◆ What to produce: Below are entries. Reproduce exactly the lines between the line holding "output [1:0] ff_life;" and the line holding "wire [3:0] ff_brick;", inclusive, and only those.

◆ Supplied material:
## lane 1
// gioco
module gioco(
	i_ani_stb,														 
	i_clk,															 
	i_rst,															 
	i_animate,														 
	i_dx, 															 
	i_sx,																 
	i_start,															 
	o_x1_pal, o_x2_pal,											 
	o_y1_pal, o_y2_pal,
	o_x1_nav, o_x2_nav,											 
	o_y1_nav, o_y2_nav,
	bri1,bri2,bri3,bri4,bri5,bri6,bri7,bri8,bri9,bri10, 
	ok, ko,															 
	ff_life															 
);
input i_ani_stb, i_clk, i_rst, i_animate, i_dx, i_sx, i_start;
output [9:0] o_x1_pal, o_x2_pal, o_y1_pal, o_y2_pal, o_x1_nav, o_x2_nav, o_y1_nav, o_y2_nav;
output reg bri1,bri2,bri3,bri4,bri5,bri6,bri7,bri8,bri9,bri10;
output reg ok,ko;												
output [1:0] ff_life;
wire ff_bri1, ff_bri2, ff_bri3, ff_bri4,ff_bri5, ff_bri6, ff_bri7, ff_bri8,ff_bri9, ff_bri10;
wire [9:0] ff_x_nav,ff_y_nav,ff_x_pal,ff_y_pal;	
wire ff_x_dirpal,ff_y_dirpal;							
wire [3:0] ff_brick;
wire [1:0] ff_red1,ff_red2,ff_red3,ff_red4;
wire [1:0] ff_blue5,ff_blue6,ff_blue7;
parameter H_SIZE_BRI = 10'd 32;					 
parameter L_SIZE_BRI = 10'd 10; 					 
parameter H_SIZE_NAV = 10'd 32; 					 
parameter L_SIZE_NAV = 10'd 3;  					 
parameter IX_NAV = 10'd 320;						 
parameter IY_NAV = 10'd 470;						 
parameter D_WIDTH = 10'd 640; 				 	 
  ...
Settings: LEC_CHECK=0, CAP_MARGIN=20, CORE_MARGIN=2, CORE_UTILIZATION=72, CTS_CLUSTER_DIAMETER=228, CTS_CLUSTER_SIZE=36, SETUP_SLACK_MARGIN=0.96, SLEW_MARGIN=20; clock period 16.2 ns.
run.sh (not shown) runs the stock make flow with config.mk's settings and CLKGATE_MAP_FILE=.
Lane 1: GRT-0232 in global routing (5_1_grt) -> run aborted
## Diff of input files: lane 2 against lane 1
- clearing CTS_CLUSTER_SIZE, which used to be 36
- clearing SETUP_SLACK_MARGIN, which used to be 0.96
- clearing CTS_CLUSTER_DIAMETER, which used to be 228
- swapping 72 for 58 in CORE_UTILIZATION
- swapping 16.2 for 12.0 in the clock period (ns, I/O delays scaled along)
[summary]
Across lane 2 and lane 1, no clean finish was achieved. Complete run, failing final checks: lane 2, reason setup timing. FAIL lane 1 @ global routing (5_1_grt): tool exited with error. Taking lane 2 as 1.0, lane 1 lands at 0.900 on vertical die dimension. Total cell area reported by yosys after synthesis came out exactly the same in lane 2 and lane 1. STATUS core area: lane 2 loses against lane 1. In the reports for lane 2 and lane 1, the larger effective utilization at floorplan belongs to lane 1. Half-perimeter wire length after placement: lane 2 and lane 1 compared, lower one is lane 1. Reported for lane 2 and lane 1, mean instance size in the synthesized netlist turned out identical to the last digit. Comparing lane 2 against lane 1, there is no change at all in synthesized instance count.
For lane 3, these inputs were changed with respect to lane 2:
- CORE_ASPECT_RATIO newly set to 0.5
- CORE_UTILIZATION changed from 58 to 65
- the clock period (ns, I/O delays scaled along) changed from 12.0 to 24.0
--- outcome ---
- The flow did not stop early for lane 3: all stages ran, and the layout cleared the timing, design-rule and antenna checks.
- Number of ordinary and repair buffers in the finished layout (lane 2 / lane 3): 4.9
- Compared with lane 2, cell area in lane 3 decreased by more than 10%.
- Total routing usage reported by global routing, lane 2 and lane 3: higher on lane 2
- Changes observed in lane 3 relative to lane 2: routed wire length shows a reduction of about 20%, length of the first detailed-routing pass in iterations shows a reduction of 14, layout net count shows a reduction of 20%.
### lane 3 -> lane 4
- CORE_ASPECT_RATIO removed (was 0.5)
- CORE_UTILIZATION changed from 65 to 9
- the clock period (ns, I/O delays scaled along) changed from 24.0 to 30.7
Results
- Result for lane 3 and lane 4: all clean
- Of lane 3 and lane 4, the lower synthesis-to-finish area growth belongs to lane 3.
- Final layout net count went up slightly going from lane 3 to lane 4.
- Cell area grows by more than 10% when moving from lane 3 to lane 4.
- From lane 3 to lane 4 the numbers moved as follows: met3 wire length went down 49%; total placed instance area now larger; worst setup slack now sits higher; routed via count divided by cell count lost about 47%; routed wire length saw an increase.
- In the metrics for lane 3 and lane 4, the one carrying the lower final critical-path share of the clock period is lane 4.
- Layout buffer count excluding clock buffers | lane 4 above lane 3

◆ Answer to the exercise:
output [1:0] ff_life;
wire ff_bri1, ff_bri2, ff_bri3, ff_bri4,ff_bri5, ff_bri6, ff_bri7, ff_bri8,ff_bri9, ff_bri10;
wire [9:0] ff_x_nav,ff_y_nav,ff_x_pal,ff_y_pal;	
wire ff_x_dirpal,ff_y_dirpal;							
wire [3:0] ff_brick;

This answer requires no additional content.